Rye. Rich in nutrition. Contains starch, fat and protein, vitamin B and phosphorus, potassium, etc. The content of protein and amino acids in Rye is generally higher than that in common wheat, in which phenylalanine is about 6 times higher than that in common wheat, and tryptophan is about 15 times higher than that in common wheat. The mineral content of rye is also very rich, and it is generally higher than that of common wheat. The calcium content is 4 times of that of common wheat. The iron content is 12 times of that of common wheat. The magnesium content is 15 times of that of common wheat. In addition, it is rich in selenium and iodine. Therefore, rye is also known as calcium wheat, blood wheat and selenium wheat. The dietary fiber content of rye is very high. It is good for intestines and stomach and helps digestion. In a word, it's good for health to add rye flour properly when making steamed bread.
Step1:Rye flour mixed with medium gluten flou
Step2:Dig a small pit in the middle of the evenly mixed flour. Pour active dry yeast into the pit. Slowly add wate
Step3:Use chopsticks to stir into floccules. Add water slowly while stirring.

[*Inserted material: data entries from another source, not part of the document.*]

--- config.mk ---
export PLATFORM = sky130hd
export DESIGN_NAME = seq_shifter_flat
export DESIGN_NICKNAME = d
export VERILOG_FILES = /design/src/rtl/seq_shifter_if.sv /design/src/rtl/seq_shifter.sv /design/src/flat_wrapper.sv
export SDC_FILE = /design/constraint.sdc
export NUM_CORES = 1
export LEC_CHECK = 0
export CAP_MARGIN = 20
export CORE_MARGIN = 4
export CORE_UTILIZATION = 56
export CTS_BUF_LIST = sky130_fd_sc_hd__clkbuf_16
export DETAILED_ROUTE_END_ITERATION = 7
export GPL_ROUTABILITY_DRIVEN = 1
export PLACE_DENSITY = 0.82
export SYNTH_ARGS = -nofsm -noshare
export SYNTH_HDL_FRONTEND = slang
export SYNTH_SLANG_ARGS = --single-unit
--- constraint.sdc ---
create_clock -name clk -period 5.1 [get_ports clk]
set_clock_uncertainty 0.05 [all_clocks]
set_input_delay 1.53 -clock clk [delete_from_list [all_inputs] [get_ports clk]]
set_output_delay 1.53 -clock clk [all_outputs]
set_load 0.01 [all_outputs]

Until there is no large amount of flour particles at the bottom of the basin
Step4:Roll the flour into a bal
Step5:Knead until the dough is smooth. Roll it into a container
Step6:For the first fermentation, you can use the oven or room temperature. Cover with wet towel for 1 hour
Step7:The fermented dough is kneaded into long strips and cut into small piece
Step8:Knead each section. Put it into the steamer. Put cold water in the pan. Turn to medium heat after boiling. Steam for 25 minutes. Turn off the heat and simmer for 5 minutes
Step9:Out of the po
Step10:Eat coarse food. Healthy people are beautiful. Hahaha. Start
Cooking tips:Do not pour in water at one time. Because the water absorption capacity of different brands of flour is also different. Pour in slowly first. Pour in and stir at the same time. There are skills in making delicious dishes.